**THE INPUT:**
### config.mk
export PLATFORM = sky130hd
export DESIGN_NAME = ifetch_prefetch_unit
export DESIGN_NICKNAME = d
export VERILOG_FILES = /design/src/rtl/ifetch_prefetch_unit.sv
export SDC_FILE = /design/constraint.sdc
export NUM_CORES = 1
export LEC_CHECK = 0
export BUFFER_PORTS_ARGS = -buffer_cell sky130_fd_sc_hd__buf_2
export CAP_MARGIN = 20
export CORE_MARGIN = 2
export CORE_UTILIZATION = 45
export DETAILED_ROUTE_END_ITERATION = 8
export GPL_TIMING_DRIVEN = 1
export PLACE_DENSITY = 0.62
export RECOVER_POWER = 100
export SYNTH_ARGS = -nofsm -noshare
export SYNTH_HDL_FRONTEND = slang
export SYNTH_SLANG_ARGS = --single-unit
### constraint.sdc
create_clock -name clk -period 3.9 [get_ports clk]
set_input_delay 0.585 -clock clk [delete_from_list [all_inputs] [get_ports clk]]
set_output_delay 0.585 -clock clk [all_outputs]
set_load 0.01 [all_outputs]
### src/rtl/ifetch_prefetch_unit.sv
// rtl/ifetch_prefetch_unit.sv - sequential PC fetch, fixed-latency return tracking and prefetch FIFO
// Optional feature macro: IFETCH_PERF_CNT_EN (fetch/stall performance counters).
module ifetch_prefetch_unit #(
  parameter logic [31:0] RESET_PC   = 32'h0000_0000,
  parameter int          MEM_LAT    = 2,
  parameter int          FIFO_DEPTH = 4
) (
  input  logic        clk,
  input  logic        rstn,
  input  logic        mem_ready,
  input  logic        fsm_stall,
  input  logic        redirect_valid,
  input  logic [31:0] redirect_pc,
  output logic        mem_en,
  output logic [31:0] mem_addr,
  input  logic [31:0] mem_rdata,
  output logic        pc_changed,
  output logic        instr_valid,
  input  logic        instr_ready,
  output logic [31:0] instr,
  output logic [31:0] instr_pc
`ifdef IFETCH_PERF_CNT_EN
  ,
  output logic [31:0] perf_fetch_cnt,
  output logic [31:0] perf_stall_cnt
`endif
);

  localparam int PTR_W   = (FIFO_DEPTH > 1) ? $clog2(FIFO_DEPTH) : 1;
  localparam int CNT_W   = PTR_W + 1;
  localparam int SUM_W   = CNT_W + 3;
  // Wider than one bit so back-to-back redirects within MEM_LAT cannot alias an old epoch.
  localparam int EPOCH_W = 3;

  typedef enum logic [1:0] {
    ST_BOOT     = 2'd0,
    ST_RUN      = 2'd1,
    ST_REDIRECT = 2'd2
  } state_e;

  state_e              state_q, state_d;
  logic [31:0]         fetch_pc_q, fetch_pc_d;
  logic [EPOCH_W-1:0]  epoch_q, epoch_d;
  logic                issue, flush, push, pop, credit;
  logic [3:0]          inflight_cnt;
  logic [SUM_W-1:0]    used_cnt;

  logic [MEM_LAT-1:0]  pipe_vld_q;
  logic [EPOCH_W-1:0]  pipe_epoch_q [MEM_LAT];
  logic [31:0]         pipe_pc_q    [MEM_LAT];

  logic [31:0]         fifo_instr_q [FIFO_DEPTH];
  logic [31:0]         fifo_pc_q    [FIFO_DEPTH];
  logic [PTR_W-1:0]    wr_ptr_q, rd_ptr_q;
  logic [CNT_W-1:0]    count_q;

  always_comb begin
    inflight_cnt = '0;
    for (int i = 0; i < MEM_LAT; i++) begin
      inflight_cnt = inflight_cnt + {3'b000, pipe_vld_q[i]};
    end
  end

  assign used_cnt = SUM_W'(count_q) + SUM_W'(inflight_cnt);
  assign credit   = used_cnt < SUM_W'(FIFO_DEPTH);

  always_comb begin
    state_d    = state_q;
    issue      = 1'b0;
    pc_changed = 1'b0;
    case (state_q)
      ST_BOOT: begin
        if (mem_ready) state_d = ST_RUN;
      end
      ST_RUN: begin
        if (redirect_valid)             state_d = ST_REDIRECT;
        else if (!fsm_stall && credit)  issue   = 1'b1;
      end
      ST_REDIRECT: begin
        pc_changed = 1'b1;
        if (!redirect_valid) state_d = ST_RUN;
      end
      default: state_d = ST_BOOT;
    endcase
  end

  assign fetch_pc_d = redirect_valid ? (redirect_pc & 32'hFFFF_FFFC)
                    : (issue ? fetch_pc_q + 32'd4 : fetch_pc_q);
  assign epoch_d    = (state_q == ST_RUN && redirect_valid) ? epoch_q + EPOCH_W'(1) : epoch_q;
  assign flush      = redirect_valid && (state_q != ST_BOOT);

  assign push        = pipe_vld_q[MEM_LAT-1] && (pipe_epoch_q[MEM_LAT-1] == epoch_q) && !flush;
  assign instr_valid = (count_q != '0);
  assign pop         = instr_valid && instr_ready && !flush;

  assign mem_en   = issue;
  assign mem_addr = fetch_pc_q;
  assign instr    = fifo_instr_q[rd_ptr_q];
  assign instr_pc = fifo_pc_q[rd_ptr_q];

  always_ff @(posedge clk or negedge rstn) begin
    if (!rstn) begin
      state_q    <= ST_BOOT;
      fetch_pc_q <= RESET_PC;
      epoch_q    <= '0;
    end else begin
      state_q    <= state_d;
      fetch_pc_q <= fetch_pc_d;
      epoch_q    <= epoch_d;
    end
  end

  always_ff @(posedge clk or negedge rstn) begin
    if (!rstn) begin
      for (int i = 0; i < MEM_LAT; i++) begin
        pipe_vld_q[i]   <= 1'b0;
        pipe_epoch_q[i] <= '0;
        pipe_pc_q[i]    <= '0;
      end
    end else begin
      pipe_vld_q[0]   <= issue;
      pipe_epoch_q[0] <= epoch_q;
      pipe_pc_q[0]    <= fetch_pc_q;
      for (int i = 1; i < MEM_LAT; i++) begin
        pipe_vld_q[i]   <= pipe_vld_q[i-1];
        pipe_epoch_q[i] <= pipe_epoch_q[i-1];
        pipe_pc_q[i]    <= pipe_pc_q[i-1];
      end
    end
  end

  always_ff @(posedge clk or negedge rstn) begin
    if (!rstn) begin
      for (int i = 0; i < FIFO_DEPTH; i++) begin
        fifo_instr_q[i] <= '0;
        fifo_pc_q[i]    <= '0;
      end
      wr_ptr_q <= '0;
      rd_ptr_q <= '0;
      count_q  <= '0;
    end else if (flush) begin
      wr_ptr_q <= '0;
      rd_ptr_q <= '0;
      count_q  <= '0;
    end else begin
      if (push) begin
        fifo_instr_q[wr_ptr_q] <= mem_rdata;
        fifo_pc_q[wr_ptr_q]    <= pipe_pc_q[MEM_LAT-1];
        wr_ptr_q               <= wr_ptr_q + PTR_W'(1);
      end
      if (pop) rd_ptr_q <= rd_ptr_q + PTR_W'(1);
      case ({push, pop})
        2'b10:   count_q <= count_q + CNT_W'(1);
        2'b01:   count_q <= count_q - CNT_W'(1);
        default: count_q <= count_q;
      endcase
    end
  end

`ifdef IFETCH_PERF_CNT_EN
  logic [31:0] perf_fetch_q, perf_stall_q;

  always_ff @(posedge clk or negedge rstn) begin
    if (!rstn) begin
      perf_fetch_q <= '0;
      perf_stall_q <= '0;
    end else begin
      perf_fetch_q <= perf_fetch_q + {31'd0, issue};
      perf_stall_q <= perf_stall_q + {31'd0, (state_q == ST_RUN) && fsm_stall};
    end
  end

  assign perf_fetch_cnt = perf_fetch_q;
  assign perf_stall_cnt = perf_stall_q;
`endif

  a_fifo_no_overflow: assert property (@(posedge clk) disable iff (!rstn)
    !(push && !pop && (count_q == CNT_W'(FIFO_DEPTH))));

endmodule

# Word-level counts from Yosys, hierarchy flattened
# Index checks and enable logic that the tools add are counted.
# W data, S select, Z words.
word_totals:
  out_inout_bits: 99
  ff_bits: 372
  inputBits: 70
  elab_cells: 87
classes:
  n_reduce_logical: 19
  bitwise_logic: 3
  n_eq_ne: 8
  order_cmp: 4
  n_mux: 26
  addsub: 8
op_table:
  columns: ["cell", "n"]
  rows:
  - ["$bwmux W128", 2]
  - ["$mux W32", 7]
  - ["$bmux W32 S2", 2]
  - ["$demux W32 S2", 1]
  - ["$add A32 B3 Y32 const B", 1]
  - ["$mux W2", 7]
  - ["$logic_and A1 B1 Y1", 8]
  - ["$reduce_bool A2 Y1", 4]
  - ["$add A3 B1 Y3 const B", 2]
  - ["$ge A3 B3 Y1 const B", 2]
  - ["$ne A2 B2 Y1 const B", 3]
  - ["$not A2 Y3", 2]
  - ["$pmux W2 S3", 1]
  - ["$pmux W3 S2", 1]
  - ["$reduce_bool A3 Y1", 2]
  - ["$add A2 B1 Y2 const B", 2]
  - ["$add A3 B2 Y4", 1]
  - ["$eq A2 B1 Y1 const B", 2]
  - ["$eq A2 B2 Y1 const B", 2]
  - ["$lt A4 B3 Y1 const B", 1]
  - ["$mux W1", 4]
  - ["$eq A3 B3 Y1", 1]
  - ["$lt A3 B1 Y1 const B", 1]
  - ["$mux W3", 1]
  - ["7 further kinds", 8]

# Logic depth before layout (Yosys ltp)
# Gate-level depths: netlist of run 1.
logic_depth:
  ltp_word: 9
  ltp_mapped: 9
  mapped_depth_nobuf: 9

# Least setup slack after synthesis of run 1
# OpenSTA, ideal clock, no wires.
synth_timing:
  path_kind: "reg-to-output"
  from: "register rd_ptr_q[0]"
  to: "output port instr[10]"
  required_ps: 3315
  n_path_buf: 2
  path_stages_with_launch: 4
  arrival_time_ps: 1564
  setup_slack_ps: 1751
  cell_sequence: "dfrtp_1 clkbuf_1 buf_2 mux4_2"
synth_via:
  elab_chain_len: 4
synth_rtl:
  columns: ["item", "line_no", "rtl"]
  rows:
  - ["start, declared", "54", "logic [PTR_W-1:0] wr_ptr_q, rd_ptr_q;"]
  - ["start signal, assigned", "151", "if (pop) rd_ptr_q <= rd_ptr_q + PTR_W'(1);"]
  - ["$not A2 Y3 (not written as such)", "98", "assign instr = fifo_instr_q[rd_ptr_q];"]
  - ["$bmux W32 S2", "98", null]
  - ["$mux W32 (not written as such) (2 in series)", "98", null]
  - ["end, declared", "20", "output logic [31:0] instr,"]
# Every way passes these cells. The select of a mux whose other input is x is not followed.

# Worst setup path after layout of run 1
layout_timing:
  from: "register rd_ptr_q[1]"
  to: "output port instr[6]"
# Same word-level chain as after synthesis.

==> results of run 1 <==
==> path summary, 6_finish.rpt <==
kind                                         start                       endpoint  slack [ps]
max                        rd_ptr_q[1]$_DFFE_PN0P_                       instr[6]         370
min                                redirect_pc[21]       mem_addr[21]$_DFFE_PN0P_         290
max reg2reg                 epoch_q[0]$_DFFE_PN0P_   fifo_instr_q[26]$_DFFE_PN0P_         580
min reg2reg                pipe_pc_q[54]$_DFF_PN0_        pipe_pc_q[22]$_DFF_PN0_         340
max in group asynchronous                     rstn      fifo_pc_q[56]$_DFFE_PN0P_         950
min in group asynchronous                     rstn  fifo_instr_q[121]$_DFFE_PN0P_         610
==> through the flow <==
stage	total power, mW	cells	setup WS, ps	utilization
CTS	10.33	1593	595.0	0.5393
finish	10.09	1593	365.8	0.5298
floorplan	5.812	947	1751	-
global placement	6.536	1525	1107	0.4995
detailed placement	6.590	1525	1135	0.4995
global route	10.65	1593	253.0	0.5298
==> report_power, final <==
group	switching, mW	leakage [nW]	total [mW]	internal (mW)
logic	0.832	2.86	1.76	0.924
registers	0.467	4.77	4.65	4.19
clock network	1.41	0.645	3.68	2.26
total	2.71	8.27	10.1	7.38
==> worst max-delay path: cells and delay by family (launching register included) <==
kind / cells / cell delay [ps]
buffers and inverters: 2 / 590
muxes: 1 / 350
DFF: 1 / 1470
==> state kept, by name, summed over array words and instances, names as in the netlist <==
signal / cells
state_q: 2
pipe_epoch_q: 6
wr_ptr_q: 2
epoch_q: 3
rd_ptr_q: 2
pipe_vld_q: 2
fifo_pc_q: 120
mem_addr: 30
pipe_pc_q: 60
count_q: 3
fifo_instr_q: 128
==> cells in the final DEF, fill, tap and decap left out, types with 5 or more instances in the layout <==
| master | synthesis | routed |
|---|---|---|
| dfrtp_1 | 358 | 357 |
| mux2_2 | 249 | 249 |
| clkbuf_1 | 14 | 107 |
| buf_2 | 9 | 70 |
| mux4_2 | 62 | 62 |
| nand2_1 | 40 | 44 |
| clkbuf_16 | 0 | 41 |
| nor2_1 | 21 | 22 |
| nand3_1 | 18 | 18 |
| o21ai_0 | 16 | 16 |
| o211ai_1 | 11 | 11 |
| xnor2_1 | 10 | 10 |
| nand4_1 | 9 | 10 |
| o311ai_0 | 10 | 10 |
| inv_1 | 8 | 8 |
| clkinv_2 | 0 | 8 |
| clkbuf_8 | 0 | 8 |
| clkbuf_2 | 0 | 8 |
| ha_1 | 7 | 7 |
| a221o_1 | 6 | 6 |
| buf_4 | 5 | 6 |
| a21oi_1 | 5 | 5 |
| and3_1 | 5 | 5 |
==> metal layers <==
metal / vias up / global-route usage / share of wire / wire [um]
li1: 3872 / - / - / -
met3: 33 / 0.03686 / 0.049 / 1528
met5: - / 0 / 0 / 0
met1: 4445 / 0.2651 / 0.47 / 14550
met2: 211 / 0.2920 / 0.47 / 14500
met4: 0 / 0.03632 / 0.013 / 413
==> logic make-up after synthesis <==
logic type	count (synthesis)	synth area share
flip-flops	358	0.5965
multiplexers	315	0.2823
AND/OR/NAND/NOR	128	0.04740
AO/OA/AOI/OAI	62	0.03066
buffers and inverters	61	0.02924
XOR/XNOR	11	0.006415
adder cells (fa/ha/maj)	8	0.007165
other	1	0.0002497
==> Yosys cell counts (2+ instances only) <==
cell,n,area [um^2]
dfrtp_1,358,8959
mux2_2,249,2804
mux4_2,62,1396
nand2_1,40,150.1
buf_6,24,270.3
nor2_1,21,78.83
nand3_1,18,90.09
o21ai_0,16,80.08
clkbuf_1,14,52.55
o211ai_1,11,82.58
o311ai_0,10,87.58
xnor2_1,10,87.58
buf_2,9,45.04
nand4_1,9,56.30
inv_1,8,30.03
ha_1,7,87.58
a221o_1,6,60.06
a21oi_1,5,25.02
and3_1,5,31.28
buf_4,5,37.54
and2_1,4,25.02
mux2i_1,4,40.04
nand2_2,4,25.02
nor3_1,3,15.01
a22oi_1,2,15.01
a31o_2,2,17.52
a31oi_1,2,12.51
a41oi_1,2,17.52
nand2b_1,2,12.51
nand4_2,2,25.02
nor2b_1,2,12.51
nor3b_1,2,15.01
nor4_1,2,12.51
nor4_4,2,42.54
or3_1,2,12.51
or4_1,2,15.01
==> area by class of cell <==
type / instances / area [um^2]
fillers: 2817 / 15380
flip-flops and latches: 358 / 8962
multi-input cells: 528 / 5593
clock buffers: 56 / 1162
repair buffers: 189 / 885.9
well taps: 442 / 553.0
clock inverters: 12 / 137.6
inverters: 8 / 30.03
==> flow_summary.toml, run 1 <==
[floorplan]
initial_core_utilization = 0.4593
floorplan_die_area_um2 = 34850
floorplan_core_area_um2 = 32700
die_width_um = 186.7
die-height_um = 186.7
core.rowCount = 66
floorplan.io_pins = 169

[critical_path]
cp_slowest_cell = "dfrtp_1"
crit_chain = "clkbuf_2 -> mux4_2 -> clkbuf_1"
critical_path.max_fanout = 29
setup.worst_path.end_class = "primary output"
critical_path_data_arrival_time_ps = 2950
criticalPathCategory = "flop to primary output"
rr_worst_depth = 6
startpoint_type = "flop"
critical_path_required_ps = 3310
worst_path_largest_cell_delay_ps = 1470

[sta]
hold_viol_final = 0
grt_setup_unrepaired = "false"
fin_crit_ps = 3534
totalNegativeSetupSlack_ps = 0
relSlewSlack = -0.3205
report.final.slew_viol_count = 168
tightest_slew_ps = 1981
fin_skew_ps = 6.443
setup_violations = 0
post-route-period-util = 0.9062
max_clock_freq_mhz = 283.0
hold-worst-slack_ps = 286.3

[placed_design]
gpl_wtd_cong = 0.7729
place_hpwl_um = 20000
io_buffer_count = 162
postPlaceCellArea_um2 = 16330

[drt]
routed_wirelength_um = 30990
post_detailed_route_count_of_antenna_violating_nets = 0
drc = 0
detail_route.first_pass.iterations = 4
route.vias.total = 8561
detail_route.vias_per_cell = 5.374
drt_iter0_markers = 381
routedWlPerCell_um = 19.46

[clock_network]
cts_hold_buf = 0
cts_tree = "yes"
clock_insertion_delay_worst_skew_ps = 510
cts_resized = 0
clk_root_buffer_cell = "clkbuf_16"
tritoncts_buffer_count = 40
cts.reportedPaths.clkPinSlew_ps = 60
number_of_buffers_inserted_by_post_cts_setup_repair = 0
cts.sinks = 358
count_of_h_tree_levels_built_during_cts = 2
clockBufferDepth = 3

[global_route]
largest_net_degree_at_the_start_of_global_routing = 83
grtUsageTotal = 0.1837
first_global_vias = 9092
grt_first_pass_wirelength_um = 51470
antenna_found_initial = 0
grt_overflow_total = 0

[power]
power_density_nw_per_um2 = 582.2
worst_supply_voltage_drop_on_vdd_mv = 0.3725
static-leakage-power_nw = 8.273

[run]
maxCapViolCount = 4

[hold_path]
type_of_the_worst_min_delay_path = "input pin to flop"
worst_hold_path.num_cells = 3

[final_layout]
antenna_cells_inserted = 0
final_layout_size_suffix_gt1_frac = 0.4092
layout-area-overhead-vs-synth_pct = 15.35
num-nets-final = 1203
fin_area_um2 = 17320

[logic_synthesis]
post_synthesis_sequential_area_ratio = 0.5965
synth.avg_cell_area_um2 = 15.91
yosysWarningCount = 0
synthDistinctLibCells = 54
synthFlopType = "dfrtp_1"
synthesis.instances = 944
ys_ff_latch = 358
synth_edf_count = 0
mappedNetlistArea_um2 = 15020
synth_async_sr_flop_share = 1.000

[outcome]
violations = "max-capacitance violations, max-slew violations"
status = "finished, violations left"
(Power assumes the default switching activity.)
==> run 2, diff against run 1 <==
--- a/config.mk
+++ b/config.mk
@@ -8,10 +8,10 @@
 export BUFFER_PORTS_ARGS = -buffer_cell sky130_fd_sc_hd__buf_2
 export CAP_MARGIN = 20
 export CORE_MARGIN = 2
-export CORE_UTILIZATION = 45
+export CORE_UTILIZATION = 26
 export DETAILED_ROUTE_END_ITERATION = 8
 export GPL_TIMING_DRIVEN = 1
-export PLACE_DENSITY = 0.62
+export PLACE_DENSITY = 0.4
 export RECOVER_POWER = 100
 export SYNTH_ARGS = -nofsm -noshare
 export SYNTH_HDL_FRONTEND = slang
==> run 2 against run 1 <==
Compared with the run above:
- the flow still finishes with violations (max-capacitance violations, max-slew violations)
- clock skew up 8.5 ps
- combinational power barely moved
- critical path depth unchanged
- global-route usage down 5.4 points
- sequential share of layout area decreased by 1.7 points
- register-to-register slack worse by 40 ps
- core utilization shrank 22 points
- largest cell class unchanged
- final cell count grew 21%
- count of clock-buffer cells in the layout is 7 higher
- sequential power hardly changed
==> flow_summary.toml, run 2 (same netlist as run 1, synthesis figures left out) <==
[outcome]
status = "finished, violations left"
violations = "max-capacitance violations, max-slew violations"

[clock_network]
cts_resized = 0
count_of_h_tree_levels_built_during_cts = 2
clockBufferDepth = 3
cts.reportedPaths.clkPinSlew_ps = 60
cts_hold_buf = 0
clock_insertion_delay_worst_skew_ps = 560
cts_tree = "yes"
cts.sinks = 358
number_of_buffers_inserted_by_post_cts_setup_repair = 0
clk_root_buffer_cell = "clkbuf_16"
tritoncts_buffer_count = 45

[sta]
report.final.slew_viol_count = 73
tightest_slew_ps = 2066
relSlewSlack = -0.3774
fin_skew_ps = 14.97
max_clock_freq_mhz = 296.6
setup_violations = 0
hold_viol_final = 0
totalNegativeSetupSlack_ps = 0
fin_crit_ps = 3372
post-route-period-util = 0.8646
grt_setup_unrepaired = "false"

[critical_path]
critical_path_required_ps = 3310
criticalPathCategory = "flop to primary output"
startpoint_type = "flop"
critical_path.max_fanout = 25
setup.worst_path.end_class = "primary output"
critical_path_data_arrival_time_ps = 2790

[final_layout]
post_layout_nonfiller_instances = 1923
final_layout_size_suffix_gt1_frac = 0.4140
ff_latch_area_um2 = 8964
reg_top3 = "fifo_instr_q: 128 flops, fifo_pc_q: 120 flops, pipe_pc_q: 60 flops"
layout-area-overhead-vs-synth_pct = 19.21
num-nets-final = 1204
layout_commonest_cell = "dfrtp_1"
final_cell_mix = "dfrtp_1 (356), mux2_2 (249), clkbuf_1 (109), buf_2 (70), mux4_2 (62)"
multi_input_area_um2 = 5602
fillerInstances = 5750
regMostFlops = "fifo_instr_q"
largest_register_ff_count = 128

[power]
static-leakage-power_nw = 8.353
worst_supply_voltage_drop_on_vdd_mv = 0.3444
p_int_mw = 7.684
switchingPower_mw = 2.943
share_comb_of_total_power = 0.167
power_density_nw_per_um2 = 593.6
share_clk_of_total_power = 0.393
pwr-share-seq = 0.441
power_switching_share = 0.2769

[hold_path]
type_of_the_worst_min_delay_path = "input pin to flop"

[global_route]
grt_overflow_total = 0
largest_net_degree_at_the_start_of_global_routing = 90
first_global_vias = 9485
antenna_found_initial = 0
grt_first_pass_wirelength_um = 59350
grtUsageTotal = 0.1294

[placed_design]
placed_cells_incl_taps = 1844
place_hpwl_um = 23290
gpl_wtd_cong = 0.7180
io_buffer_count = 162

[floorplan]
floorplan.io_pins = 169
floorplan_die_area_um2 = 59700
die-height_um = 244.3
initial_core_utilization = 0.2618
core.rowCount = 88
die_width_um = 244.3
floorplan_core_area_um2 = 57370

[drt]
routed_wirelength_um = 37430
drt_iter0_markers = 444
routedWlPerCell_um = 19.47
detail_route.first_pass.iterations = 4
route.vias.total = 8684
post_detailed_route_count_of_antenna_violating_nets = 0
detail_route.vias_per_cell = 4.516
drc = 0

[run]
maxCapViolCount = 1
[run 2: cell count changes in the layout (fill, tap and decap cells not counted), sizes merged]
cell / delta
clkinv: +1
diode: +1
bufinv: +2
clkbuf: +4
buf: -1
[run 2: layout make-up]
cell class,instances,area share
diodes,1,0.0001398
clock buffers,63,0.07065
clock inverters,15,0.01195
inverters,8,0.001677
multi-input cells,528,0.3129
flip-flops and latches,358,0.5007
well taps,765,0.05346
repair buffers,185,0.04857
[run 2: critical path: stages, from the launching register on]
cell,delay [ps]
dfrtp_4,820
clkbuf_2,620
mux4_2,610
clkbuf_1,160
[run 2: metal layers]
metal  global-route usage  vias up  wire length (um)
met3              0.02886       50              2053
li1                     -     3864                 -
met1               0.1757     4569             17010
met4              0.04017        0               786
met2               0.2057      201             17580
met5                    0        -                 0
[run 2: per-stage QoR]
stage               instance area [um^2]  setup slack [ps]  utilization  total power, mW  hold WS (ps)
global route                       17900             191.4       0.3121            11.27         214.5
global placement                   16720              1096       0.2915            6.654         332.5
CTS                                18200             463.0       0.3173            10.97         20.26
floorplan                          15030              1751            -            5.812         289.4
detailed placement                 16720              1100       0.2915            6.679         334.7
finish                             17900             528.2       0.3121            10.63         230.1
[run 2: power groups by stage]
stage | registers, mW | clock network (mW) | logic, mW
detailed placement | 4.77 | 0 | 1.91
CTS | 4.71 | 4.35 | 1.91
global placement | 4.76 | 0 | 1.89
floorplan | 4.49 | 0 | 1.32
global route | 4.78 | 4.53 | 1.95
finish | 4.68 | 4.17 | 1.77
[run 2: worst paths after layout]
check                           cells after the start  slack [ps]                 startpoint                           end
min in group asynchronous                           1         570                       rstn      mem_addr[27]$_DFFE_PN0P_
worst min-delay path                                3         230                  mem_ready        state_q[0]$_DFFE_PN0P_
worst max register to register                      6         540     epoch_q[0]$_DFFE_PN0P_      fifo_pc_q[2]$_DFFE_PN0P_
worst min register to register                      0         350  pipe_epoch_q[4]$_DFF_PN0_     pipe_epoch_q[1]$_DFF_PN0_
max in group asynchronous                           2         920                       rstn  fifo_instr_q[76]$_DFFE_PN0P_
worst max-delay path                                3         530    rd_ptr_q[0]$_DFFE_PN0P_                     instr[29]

--

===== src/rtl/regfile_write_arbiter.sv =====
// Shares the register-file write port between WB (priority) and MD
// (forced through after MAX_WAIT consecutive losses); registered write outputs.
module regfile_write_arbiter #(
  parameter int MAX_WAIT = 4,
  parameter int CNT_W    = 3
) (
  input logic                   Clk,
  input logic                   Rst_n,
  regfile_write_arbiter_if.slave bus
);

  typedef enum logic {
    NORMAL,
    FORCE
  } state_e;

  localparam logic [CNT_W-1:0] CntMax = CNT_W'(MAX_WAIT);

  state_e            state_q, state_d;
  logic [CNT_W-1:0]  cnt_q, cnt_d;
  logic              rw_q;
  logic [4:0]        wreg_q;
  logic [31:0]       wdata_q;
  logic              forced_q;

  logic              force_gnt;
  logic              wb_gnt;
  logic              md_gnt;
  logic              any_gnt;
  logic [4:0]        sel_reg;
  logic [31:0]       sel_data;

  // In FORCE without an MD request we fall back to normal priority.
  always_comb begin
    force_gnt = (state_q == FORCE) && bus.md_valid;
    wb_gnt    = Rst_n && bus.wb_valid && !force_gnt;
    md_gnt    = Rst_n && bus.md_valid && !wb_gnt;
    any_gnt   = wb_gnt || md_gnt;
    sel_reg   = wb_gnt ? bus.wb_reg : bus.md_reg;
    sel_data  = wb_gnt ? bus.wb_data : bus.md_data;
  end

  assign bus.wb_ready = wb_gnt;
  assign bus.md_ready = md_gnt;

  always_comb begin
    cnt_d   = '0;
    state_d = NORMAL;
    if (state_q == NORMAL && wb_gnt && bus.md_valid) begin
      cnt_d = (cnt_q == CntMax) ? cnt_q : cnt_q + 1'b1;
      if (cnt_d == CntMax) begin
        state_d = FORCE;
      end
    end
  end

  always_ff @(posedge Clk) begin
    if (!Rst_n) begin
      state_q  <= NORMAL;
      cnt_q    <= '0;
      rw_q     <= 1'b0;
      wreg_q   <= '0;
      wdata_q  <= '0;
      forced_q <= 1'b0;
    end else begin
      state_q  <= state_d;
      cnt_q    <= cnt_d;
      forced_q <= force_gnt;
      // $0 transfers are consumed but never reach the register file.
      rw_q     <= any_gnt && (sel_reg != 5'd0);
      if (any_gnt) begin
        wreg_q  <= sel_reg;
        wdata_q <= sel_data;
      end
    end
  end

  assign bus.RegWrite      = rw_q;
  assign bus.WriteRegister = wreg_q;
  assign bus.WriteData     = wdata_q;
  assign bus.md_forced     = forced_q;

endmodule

* * *

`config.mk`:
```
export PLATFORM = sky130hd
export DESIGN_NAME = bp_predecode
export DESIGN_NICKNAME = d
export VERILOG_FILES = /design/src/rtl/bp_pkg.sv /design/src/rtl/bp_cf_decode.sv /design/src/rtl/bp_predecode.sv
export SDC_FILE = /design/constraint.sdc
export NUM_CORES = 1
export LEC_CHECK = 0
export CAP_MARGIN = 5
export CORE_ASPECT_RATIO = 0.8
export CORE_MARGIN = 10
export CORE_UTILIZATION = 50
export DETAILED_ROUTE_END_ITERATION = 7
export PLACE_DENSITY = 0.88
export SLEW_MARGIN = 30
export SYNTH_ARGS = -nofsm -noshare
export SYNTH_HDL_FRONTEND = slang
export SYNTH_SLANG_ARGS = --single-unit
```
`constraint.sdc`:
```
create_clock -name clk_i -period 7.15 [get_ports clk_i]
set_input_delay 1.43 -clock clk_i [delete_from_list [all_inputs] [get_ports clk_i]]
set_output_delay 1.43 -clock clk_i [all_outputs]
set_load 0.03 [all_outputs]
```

**EXERCISE DESCRIPTION:**
Select and copy every line of the material that holds the string "default".

**RESULT OF THIS TASK:**
      default: state_d = ST_BOOT;
        default: count_q <= count_q;
(Power assumes the default switching activity.)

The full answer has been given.